If I choose to drive on anything except the freeway, I get told the road is closed, drive it anyway (the road is, after all, not closed) and spend the entire journey with a mapless screen. Great 4G+ reception the whole way. Happens all over NSW. Weird.

    • No, not for years. Except that it seems to be decaying over the last few months.

      Not shown is the same argument I was having with Google Maps. Both insisted the road either wasn’t there, or was closed, which hasn’t been the case for the last forty years that I have used it.

      • This might be a very rare case if you’ve had the issue with different providers.

        I 4x4 a lot, in regional NSW, and find that my pre-loaded Google maps show almost every single trail we’re on vs my friends with Apple or factory maps.

        Either way, my comment was just tongue in cheek, do you remember the stories of Apple Map directing people into the ocean? 🤣

        • Yeah, I had all the maps, and the connection, I wasn’t lost, just the GPS was lost. I don’t 4X4, I’m just rural.

          Yeah, there was a website called “TomTom is trying to kill me” many years ago, no idea if it still exists but I guess I should go look it up!

      • I’m on Android Auto, I live in regional NSW, I travel a lot and I regularly 4x4 in zero reception areas.

        I’ve never had this issue, Google lets you know you’re going into bad/shitty reception areas and asks you if you want to pre-load maps. Only needs GPS when mobile data is zero.

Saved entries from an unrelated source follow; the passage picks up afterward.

==> src/rtl/if_fetch_buffer_pkg.sv <==
// Shared types for the instruction fetch buffer: FSM encoding, fetch exception
// codes and the queue entry layout.
package if_fetch_buffer_pkg;

    typedef enum logic [1:0] {
        ST_IDLE = 2'd0,
        ST_WAIT = 2'd1,
        ST_DROP = 2'd2
    } fetch_state_t;

    localparam logic [8:0] EXC_NONE   = 9'h000;
    localparam logic [8:0] EXC_ADEL_F = 9'h002;

    typedef struct packed {
        logic [31:0] pc;
        logic [31:0] instr;
        logic [8:0]  exc;
    } fetch_entry_t;

endpackage

==> src/rtl/if_fetch_buffer_fifo.sv <==
// fetch_fifo: DEPTH-entry synchronous queue of fetch entries with a
// synchronous clear, async reset and an occupancy count.
module fetch_fifo
    import if_fetch_buffer_pkg::*;
#(
    parameter int          DEPTH  = 4,
    parameter logic [31:0] PCBASE = 32'h0
) (
    input  logic                     clk,
    input  logic                     rst,
    input  logic                     clr,
    input  logic                     push,
    input  fetch_entry_t             wdata,
    input  logic                     pop,
    output fetch_entry_t             rdata,
    output logic [$clog2(DEPTH):0]   count
);

    localparam int PW = $clog2(DEPTH);

    fetch_entry_t  mem [DEPTH];
    logic [PW-1:0] wptr;
    logic [PW-1:0] rptr;

    assign rdata = mem[rptr];

    // When full, push and pop may coincide: the head is read before the
    // slot it occupies is overwritten at the clock edge.
    always_ff @(posedge clk or posedge rst) begin
        if (rst) begin
            for (int i = 0; i < DEPTH; i++) begin
                mem[i] <= '{pc: PCBASE, instr: 32'h0, exc: EXC_NONE};
            end
            wptr  <= '0;
            rptr  <= '0;
            count <= '0;
        end else if (clr) begin
            wptr  <= '0;
            rptr  <= '0;
            count <= '0;
        end else begin
            if (push) begin
                mem[wptr] <= wdata;
                wptr      <= wptr + 1'b1;
            end
            if (pop) begin
                rptr <= rptr + 1'b1;
            end
            count <= count + (PW+1)'(push) - (PW+1)'(pop);
        end
    end

    a_no_overflow: assert property (@(posedge clk) disable iff (rst)
        !(push && !pop && !clr && count == (PW+1)'(DEPTH)));

endmodule

==> src/rtl/if_fetch_buffer.sv <==
// Instruction fetch buffer: issues one outstanding imem request at a time and
// queues responses for decode. Optional same-cycle bypass: define FETCH_BYPASS_EN.
`ifndef PCBASE
`define PCBASE 32'hBFC0_0000
`endif

module if_fetch_buffer
    import if_fetch_buffer_pkg::*;
#(
    parameter int          DEPTH  = 4,
    parameter logic [31:0] PCBASE = `PCBASE
) (
    input  logic                     clk,
    input  logic                     rst,
    input  logic [31:0]              pc,
    output logic                     installF,
    input  logic                     flush,
    output logic                     imem_req,
    output logic [31:0]              imem_addr,
    input  logic                     imem_gnt,
    input  logic                     imem_rvalid,
    input  logic [31:0]              imem_rdata,
    output logic                     d_valid,
    input  logic                     d_ready,
    output logic [31:0]              d_pc,
    output logic [31:0]              d_instr,
    output logic [8:0]               d_exc,
    output fetch_state_t             dbg_state,
    output logic [$clog2(DEPTH):0]   dbg_count
);

    localparam int PW = $clog2(DEPTH);

    fetch_state_t  state;
    logic [31:0]   lpc;
    logic [PW:0]   count;
    logic [PW+1:0] used;
    fetch_entry_t  head;
    fetch_entry_t  wdata;
    logic          fifo_push;
    logic          fifo_pop;
    logic          space;
    logic          aligned;
    logic          resp;
    logic          mis_push;
    logic          bypass;

    // Handshakes: imem transfers a request when imem_req && imem_gnt, and a
    // response on imem_rvalid (no back-pressure); decode takes the head when
    // d_valid && d_ready. A valid never depends on its own ready.
    always_comb begin
        fifo_pop = (count != '0) && d_ready;
        // An outstanding request (WAIT or DROP) reserves one queue slot.
        used     = {1'b0, count} + (PW+2)'(state != ST_IDLE) - (PW+2)'(fifo_pop);
        space    = used < (PW+2)'(DEPTH);
        aligned  = (pc[1:0] == 2'b00);
        resp     = (state == ST_WAIT) && imem_rvalid && !flush;
`ifdef FETCH_BYPASS_EN
        bypass   = resp && (count == '0);
`else
        bypass   = 1'b0;
`endif
        imem_req = 1'b0;
        mis_push = 1'b0;
        if (!rst && !flush) begin
            if (state == ST_IDLE || resp) begin
                imem_req = space && aligned;
            end
            if (state == ST_IDLE) begin
                mis_push = space && !aligned;
            end
        end
        imem_addr = imem_req ? pc : 32'h0;
        fifo_push = mis_push || (resp && !(bypass && d_ready));
        if (mis_push) begin
            wdata = '{pc: pc, instr: 32'h0, exc: EXC_ADEL_F};
        end else begin
            wdata = '{pc: lpc, instr: imem_rdata, exc: EXC_NONE};
        end
        if (rst) begin
            installF = 1'b1;
        end else if (flush) begin
            installF = 1'b0;
        end else begin
            installF = !((imem_req && imem_gnt) || mis_push);
        end
        d_valid = (count != '0) || bypass;
        if (bypass) begin
            {d_pc, d_instr, d_exc} = {lpc, imem_rdata, EXC_NONE};
        end else begin
            {d_pc, d_instr, d_exc} = head;
        end
    end

    always_ff @(posedge clk or posedge rst) begin
        if (rst) begin
            state <= ST_IDLE;
            lpc   <= PCBASE;
        end else begin
            case (state)
                ST_IDLE: begin
                    if (imem_req && imem_gnt) begin
                        state <= ST_WAIT;
                        lpc   <= pc;
                    end
                end
                ST_WAIT: begin
                    if (flush) begin
                        state <= imem_rvalid ? ST_IDLE : ST_DROP;
                    end else if (imem_rvalid) begin
                        if (imem_req && imem_gnt) begin
                            lpc <= pc;
                        end else begin
                            state <= ST_IDLE;
                        end
                    end
                end
                ST_DROP: begin
                    // The discarded response retires the stale request.
                    if (imem_rvalid) begin
                        state <= ST_IDLE;
                    end
                end
                default: state <= ST_IDLE;
            endcase
        end
    end

    fetch_fifo #(
        .DEPTH  (DEPTH),
        .PCBASE (PCBASE)
    ) u_fifo (
        .clk   (clk),
        .rst   (rst),
        .clr   (flush),
        .push  (fifo_push),
        .wdata (wdata),
        .pop   (fifo_pop),
        .rdata (head),
        .count (count)
    );

    assign dbg_state = state;
    assign dbg_count = count;

endmodule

        I always find my Google Maps to be better than my fellow 4x4ers CarPlay maps.

        • Google lets you know you’re going into bad/shitty reception areas and asks you if you want to pre-load maps

          Apple Maps pre-loads maps every time you get directions, and the latest version also encourages you to pre-load large areas (sydney is about half a gigabyte) even if you have perfect reception. It’s a free service that doesn’t monetise user data or have any ads, so Apple doesn’t really want iPhones hitting their servers continuously.

          If you’ve pre-loaded your map, it downloads new data when you charge your phone overnight on wifi and only reaches out to the cloud for traffic data (and even then, it still has “typical” traffic based on time of day/day of the week as part of the offline map).

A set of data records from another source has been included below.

### config.mk
export PLATFORM = sky130hd
export DESIGN_NAME = vmicro16_reset_seq
export DESIGN_NICKNAME = d
export VERILOG_FILES = /design/src/rtl/vmicro16_reset_pkg.sv /design/src/rtl/vmicro16_reset_sync.sv /design/src/rtl/vmicro16_reset_seq.sv
export SDC_FILE = /design/constraint.sdc
export NUM_CORES = 1
export LEC_CHECK = 0
export ABC_AREA = 1
export BUFFER_PORTS_ARGS = -buffer_cell sky130_fd_sc_hd__buf_2
export CAP_MARGIN = 20
export CORE_ASPECT_RATIO = 2
export CORE_UTILIZATION = 36
export CTS_CLUSTER_DIAMETER = 60
export DETAILED_ROUTE_END_ITERATION = 16
export PLACE_DENSITY_LB_ADDON = 0.2
export SLEW_MARGIN = 20
export SYNTH_ARGS = -nofsm -noshare
export SYNTH_HDL_FRONTEND = slang
export SYNTH_SLANG_ARGS = --single-unit
### constraint.sdc
create_clock -name clk -period 1.38 [get_ports clk]
set_clock_uncertainty 0.15 [all_clocks]
set_input_delay 0.138 -clock clk [delete_from_list [all_inputs] [get_ports clk]]
set_output_delay 0.138 -clock clk [all_outputs]
set_load 0.02 [all_outputs]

          I always find my Google Maps to be better than my fellow 4x4ers CarPlay maps.

          Sure, Apple Maps doesn’t do off road mapping at all. But CarPlay works with any (good) third party mapping app, including Google Maps and various dedicated off road mapping apps https://www.coffstrails.com/review-of-navigation-apps-for-4wd-adventures/

          Your mates just don’t know how to use their phone is all.

  • I’ve seen that happen when a highway was moved to bypass a town or when a windy section of road was replaced by a straight line cutting through the hills… sometimes the mapping companies don’t update the maps as quickly as they should. I’ve also seen them update the map a month before the new highway is open to the public… shrug

    Never seen it on an established road that hasn’t changed recently though.

    • It was a perfectly normal road. Tarmac, two lanes one way, one the other, alternating, you know. Both Apple and Google maps insisted, yet again, that it was closed, then that it didn’t exist, then that we were nowhere. It has been happening more and more, on various roads, over the last six months. Never lost mobile connection. Got onto a highway 140km later, and it “found” me, as if nothing happened.

      • Yeah I’ve seen it happen a couple times on National Route 1 (that’s the route of highways that go through every major coastal city in Australia). The mapping data is, unfortunately, not as good as it should be.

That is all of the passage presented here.